In 1885 India, journalist Rudyard Kipling is approached by a ragged derelict who reveals himself to be Peachy Carnehan, an old acquaintance. Carnehan reveals what happened to him and his comrade-in-arms, Danny Dravot, both ex-sergeants of the British Army.
Three years earlier, Dravot and Carnehan had met Kipling. After stealing his pocket-watch, Carnehan found a masonic tag on the chain and, realising he had robbed a fellow Freemason, felt he had to return it. Carnehan and Dravot were working on a plot to blackmail a local raja, which Kipling foiled by getting the British district commissioner to intervene. Carnehan later blackmails the commissioner to avoid deportation.
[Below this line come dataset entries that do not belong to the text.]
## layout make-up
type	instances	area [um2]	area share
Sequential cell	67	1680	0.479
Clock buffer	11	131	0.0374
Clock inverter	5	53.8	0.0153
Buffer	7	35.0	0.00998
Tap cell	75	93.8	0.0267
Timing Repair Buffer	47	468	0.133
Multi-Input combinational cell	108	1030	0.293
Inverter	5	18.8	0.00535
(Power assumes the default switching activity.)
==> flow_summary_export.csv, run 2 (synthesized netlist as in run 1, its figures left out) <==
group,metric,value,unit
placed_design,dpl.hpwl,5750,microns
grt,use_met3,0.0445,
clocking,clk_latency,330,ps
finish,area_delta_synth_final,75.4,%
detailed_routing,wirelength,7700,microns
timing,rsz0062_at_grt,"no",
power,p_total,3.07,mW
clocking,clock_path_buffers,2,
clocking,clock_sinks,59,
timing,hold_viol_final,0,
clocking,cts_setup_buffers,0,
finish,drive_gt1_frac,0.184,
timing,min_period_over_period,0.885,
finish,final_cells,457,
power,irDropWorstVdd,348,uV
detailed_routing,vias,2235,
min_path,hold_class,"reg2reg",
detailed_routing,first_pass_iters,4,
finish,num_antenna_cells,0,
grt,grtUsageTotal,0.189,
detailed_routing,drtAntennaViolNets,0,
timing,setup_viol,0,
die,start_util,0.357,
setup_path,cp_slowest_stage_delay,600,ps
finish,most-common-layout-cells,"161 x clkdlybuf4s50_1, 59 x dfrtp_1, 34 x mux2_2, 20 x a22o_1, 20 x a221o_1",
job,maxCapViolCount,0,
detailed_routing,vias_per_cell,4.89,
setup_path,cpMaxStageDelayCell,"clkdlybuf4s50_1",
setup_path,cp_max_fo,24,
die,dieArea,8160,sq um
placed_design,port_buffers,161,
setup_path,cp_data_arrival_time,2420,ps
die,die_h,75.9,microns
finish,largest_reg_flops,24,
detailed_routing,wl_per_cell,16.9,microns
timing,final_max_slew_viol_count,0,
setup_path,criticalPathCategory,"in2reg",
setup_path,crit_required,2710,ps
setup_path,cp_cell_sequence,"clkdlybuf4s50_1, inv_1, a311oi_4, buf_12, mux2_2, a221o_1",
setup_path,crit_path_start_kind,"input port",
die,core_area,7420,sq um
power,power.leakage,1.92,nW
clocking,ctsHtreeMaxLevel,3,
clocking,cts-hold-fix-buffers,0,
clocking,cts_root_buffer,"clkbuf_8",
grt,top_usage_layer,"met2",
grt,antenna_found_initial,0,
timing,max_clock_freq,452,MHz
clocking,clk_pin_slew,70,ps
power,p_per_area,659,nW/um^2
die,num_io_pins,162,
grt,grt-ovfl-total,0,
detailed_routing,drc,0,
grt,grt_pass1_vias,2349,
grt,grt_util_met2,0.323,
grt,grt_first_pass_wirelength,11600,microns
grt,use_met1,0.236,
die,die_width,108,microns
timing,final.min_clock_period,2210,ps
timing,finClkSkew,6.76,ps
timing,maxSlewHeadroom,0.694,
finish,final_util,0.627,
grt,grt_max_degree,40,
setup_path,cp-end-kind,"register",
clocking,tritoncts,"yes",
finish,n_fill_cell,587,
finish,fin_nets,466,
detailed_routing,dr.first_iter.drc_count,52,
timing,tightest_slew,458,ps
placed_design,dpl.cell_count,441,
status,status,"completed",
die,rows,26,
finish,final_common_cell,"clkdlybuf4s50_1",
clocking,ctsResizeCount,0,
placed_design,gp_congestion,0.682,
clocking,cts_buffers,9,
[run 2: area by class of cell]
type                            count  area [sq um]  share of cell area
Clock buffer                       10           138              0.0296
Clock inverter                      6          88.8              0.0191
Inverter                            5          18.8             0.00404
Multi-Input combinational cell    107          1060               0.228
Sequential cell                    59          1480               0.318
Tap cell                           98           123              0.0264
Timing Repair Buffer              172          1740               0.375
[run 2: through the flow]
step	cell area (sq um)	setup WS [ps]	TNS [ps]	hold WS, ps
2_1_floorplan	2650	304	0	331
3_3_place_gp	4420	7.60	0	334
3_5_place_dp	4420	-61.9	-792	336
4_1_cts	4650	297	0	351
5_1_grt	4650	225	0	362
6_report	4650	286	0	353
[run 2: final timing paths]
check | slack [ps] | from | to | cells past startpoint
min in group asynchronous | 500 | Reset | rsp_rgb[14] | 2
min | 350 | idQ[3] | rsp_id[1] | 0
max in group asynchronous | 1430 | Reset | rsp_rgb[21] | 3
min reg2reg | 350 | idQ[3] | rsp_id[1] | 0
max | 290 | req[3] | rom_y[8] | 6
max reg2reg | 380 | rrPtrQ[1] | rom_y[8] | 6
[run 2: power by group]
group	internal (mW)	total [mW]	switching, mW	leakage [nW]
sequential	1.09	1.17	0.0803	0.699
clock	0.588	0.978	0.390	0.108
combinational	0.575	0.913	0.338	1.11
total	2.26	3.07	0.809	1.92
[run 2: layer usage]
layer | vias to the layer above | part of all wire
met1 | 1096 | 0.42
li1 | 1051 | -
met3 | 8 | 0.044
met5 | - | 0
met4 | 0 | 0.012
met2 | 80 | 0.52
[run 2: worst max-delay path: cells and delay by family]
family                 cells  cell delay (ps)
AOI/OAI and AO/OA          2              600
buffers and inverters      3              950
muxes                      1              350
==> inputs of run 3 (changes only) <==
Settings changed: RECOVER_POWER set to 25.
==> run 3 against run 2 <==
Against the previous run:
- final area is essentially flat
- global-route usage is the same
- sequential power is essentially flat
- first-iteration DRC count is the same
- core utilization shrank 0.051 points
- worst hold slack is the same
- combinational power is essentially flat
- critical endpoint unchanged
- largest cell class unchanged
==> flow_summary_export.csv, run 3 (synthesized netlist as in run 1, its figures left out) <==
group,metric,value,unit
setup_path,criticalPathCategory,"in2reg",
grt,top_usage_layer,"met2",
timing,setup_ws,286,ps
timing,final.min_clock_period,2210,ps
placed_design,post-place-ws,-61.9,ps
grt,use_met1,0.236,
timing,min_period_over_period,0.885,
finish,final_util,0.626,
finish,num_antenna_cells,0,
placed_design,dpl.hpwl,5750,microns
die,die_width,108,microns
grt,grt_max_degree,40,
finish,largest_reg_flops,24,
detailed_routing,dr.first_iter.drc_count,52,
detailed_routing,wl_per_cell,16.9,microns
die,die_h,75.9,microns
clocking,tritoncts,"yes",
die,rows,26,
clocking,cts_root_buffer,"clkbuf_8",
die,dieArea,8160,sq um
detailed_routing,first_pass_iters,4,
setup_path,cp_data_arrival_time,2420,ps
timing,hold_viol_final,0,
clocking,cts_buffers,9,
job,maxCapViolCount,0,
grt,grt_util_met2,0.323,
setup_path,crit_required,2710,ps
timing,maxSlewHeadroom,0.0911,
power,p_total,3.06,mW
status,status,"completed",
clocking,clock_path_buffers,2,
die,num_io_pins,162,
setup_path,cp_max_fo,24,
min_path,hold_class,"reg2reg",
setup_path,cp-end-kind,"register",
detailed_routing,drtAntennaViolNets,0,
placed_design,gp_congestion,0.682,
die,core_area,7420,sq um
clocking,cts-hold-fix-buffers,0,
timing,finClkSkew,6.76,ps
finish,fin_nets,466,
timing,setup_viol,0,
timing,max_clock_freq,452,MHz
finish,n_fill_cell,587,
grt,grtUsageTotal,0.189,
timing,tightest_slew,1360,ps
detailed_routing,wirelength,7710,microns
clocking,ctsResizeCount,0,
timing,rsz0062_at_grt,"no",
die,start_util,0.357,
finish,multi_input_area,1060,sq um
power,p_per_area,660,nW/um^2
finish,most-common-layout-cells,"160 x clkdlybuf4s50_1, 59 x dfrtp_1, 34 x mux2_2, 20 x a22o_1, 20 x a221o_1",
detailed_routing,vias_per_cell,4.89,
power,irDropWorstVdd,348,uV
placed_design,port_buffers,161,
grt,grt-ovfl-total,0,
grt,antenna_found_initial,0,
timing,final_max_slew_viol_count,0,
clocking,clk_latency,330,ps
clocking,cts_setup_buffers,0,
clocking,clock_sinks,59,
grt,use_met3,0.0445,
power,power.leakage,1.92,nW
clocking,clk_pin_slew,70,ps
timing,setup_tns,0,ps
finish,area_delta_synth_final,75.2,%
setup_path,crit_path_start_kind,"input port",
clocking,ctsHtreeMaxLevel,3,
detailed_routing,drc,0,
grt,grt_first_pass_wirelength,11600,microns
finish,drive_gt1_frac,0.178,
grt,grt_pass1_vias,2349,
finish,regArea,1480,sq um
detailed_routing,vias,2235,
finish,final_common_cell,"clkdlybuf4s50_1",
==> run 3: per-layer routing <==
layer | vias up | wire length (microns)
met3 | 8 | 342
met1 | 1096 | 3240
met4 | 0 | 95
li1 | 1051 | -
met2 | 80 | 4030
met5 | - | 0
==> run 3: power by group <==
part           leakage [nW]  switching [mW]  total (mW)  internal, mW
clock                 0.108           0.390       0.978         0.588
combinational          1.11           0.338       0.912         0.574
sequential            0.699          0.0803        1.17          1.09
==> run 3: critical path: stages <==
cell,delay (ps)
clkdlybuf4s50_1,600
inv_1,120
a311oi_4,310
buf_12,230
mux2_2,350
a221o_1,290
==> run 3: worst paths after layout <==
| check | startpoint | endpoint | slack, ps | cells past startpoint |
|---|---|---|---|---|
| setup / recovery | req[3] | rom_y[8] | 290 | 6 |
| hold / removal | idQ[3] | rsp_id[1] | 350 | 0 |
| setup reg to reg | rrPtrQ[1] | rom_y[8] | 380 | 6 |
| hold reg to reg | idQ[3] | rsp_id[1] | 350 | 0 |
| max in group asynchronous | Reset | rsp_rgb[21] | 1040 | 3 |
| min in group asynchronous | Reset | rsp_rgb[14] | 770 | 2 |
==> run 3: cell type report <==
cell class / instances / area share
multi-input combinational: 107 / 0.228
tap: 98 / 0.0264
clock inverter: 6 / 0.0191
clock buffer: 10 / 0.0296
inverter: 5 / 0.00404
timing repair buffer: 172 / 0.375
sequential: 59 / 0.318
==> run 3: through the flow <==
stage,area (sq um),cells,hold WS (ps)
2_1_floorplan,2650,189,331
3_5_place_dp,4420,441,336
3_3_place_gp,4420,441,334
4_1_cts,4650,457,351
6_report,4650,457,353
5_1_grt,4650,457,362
==> src/flat_wrapper.sv <==
// flat-port wrapper written by rule: the top's interface ports become plain ports
module muldiv_issue_ctrl_flat import muldiv_pkg::*;
#(
    parameter int XLEN     = MD_XLEN,
    parameter int RD_WIDTH = MD_RD_WIDTH
)
  (clk_i, rst_i, ex_valid_i, opcode_i, funct3_i, funct7_i, rs0_i, rs1_i, rd_i, flush_i, stall_o, wb_valid_o, wb_rd_o, wb_data_o, md_bus_req_valid, md_bus_req_funct3, md_bus_req_rs0, md_bus_req_rs1, md_bus_req_ready, md_bus_rsp_stb, md_bus_rsp_data);
  muldiv_issue_ctrl_if #(.XLEN(XLEN)) md_bus_i ();
  input  logic clk_i;
  input  logic rst_i;
  input  logic ex_valid_i;
  input  logic [`OPCODE_WIDTH-1:0] opcode_i;
  input  logic [`FUNCT3_WIDTH-1:0] funct3_i;
  input  logic [`FUNCT7_WIDTH-1:0] funct7_i;
  input  logic [XLEN-1:0] rs0_i;
  input  logic [XLEN-1:0] rs1_i;
  input  logic [RD_WIDTH-1:0] rd_i;
  input  logic flush_i;
  output logic stall_o;
  output logic wb_valid_o;
  output logic [RD_WIDTH-1:0] wb_rd_o;
  output logic [XLEN-1:0] wb_data_o;
  output wire logic [$bits(md_bus_i.req_valid)-1:0] md_bus_req_valid;
  output wire logic [$bits(md_bus_i.req_funct3)-1:0] md_bus_req_funct3;
  output wire logic [$bits(md_bus_i.req_rs0)-1:0] md_bus_req_rs0;
  output wire logic [$bits(md_bus_i.req_rs1)-1:0] md_bus_req_rs1;
  input wire logic [$bits(md_bus_i.req_ready)-1:0] md_bus_req_ready;
  input wire logic [$bits(md_bus_i.rsp_stb)-1:0] md_bus_rsp_stb;
  input wire logic [$bits(md_bus_i.rsp_data)-1:0] md_bus_rsp_data;
  assign md_bus_req_valid = md_bus_i.req_valid;
  assign md_bus_req_funct3 = md_bus_i.req_funct3;
  assign md_bus_req_rs0 = md_bus_i.req_rs0;
  assign md_bus_req_rs1 = md_bus_i.req_rs1;
  assign md_bus_i.req_ready = md_bus_req_ready;
  assign md_bus_i.rsp_stb = md_bus_rsp_stb;
  assign md_bus_i.rsp_data = md_bus_rsp_data;
  muldiv_issue_ctrl #(.XLEN(XLEN), .RD_WIDTH(RD_WIDTH)) u_core (.clk_i(clk_i), .rst_i(rst_i), .ex_valid_i(ex_valid_i), .opcode_i(opcode_i), .funct3_i(funct3_i), .funct7_i(funct7_i), .rs0_i(rs0_i), .rs1_i(rs1_i), .rd_i(rd_i), .flush_i(flush_i), .stall_o(stall_o), .md_bus(md_bus_i), .wb_valid_o(wb_valid_o), .wb_rd_o(wb_rd_o), .wb_data_o(wb_data_o));
endmodule
==> config.mk <==
export PLATFORM = sky130hd
export DESIGN_NAME = muldiv_issue_ctrl_flat
export DESIGN_NICKNAME = d
export VERILOG_FILES = /design/src/rtl/muldiv_issue_ctrl_pkg.sv /design/src/rtl/muldiv_issue_ctrl_if.sv /design/src/rtl/muldiv_issue_ctrl_result_cache.sv /design/src/rtl/muldiv_issue_ctrl.sv /design/src/flat_wrapper.sv
export SDC_FILE = /design/constraint.sdc
export NUM_CORES = 1
export LEC_CHECK = 0
export ABC_AREA = 1
export BUFFER_PORTS_ARGS = -buffer_cell sky130_fd_sc_hd__buf_2
export CORE_MARGIN = 3
export CORE_UTILIZATION = 23
export DETAILED_ROUTE_END_ITERATION = 8
export PLACE_DENSITY = 0.52
export SLEW_MARGIN = 20
export SYNTH_ARGS = -nofsm -noshare
export SYNTH_HDL_FRONTEND = slang
export SYNTH_SLANG_ARGS = --single-unit
==> constraint.sdc <==
create_clock -name clk_i -period 3.5 [get_ports clk_i]
set_input_delay 0.7 -clock clk_i [delete_from_list [all_inputs] [get_ports clk_i]]
set_output_delay 0.7 -clock clk_i [all_outputs]
set_load 0.05 [all_outputs]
Frustrated at the lack of opportunities for lucrative criminal mischief, in an India becoming more civilised and with few prospects in the United Kingdom, the two visit Kipling with a plan. Forsaking India, they will head with twenty rifles and ammunition to Kafiristan, a country virtually unknown to Europeans since its conquest by Alexander the Great. There they will offer their services to a ruler and help him conquer his neighbours, but proceed to overthrow him and loot the country. Kipling, after first trying to dissuade them, gives Dravot his masonic tag as a token of brotherhood.
After signing a contract pledging mutual loyalty and forswearing women and drink, Carnehan and Dravot set off on an overland journey north beyond the Khyber Pass. Over the following weeks, they travel through Afghanistan, fighting off bandits, blizzards and avalanches. They chance upon Gurkha soldier Billy Fish, the sole survivor of a years-past British expedition. Speaking English and the local language, Billy smooths their way as they begin their rise, first offering their services to the chief of a much-raided village. When a force has been trained in modern weapons and tactics, they lead it out against some hated neighbours. During the battle, an arrow pierces Dravot's jacket but he is unharmed.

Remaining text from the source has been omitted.